Jon Paris, a skilled blues guitarist and songwriter himself who played bass with Winter throughout the 1980s, recalls Winter talking about feeling ostracized as a youth. “Johnny told me how he and Edgar were just treated like crap in school,” Paris says. Where Winter did find acceptance was, ironically, in Beaumont’s black music clubs he began to frequent as a teen.

He’d obviously learned his lessons there well when Chernikowski heard him again in Austin in the mid ’60s. “He’d come a long way, and he was awesome,” she recalls. A Winter show this writer saw in New York City in the late ’70s was not only stunning for his searing guitar work-outs, but also for how he performed with such intensity that at the end of the show, soaked in sweat, Winter had to be all but carried offstage by his road manager. He literally gave everything he had to playing his music.

“He was just a well of musical knowledge,” notes Paris. “He is rightly known as a blues master, but he was an all-around phenomenal musician. He was a man on a mission to show the world what he could do.”

Dropped from Columbia after his last record for the company in 1980, Winter carried on recording for the independent Alligator label and consistently touring. “All of us around Johnny when I was working with him in the ’80s used to say to him: ‘Johnny, why don’t you try and have a hit record, what’s so bad about that? Do a good rocking tune and try to get a hit. Then when we get out to play you’re going to have more people come that you can lay the blues on,’” says Paris. “At the time it seemed like a no- brainer: Guys like Clapton, ZZ Top and the Fabulous Thunderbirds were having hits and then getting up onstage and playing the blues.

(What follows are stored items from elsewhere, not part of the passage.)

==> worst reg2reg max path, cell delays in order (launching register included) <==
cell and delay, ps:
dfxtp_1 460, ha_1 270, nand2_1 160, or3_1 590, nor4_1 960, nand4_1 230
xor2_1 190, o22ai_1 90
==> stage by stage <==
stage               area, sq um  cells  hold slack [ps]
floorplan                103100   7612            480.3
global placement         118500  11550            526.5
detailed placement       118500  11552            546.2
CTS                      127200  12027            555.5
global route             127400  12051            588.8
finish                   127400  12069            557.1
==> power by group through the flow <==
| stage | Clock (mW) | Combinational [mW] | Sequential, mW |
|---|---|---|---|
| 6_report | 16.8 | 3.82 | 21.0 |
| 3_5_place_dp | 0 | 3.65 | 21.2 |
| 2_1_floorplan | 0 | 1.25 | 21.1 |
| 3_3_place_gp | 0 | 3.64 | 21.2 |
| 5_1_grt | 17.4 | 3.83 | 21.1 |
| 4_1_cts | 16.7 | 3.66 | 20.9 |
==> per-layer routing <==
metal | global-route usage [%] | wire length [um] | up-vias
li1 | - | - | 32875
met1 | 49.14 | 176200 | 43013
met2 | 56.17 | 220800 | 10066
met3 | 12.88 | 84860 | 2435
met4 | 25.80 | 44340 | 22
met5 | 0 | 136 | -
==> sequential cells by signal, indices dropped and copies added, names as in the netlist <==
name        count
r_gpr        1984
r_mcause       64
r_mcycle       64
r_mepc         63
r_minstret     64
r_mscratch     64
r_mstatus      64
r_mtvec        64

“He said, ‘Oh no, if I have a hit record, all my blues fans will desert me,’” Paris continues. “He was so into being a blues purist and respecting the genre.”

During the height of his fame in the ’70s, Winter produced three excellent albums for Muddy Waters that won the blues legend Grammy Awards and ushered in the most successful years of his career. Winter’s hard-driving style and three-man band was an obvious influence on Stevie Ray Vaughan when he formed Double Trouble with former Winter sideman Tommy Shannon on bass.

Winter died as he lived, in a hotel room on tour in Europe. Sadly, it was just after issuing a three-disc career retrospective box set, The Johnny Winter Story, and less than two months before the release of a new album, Step Back, that features guest appearances by Billy Gibbons, Eric Clapton, Ben Harper, Dr. John, Joe Perry, Brian Setzer and others.

“It’s now a moment for celebration of his brilliance frozen for all time,” says Gibbons of Winter’s passing. “We’ve lost another of the gifted guitar greats and a truly soulful spirit.”

“He once told me how when he was a kid, he wanted to be the best blues guitar player in the world — that was his goal,” says Paris. “And he certainly is in the minds of a lot of people. Nobody could play like him. He was just unbeatable.”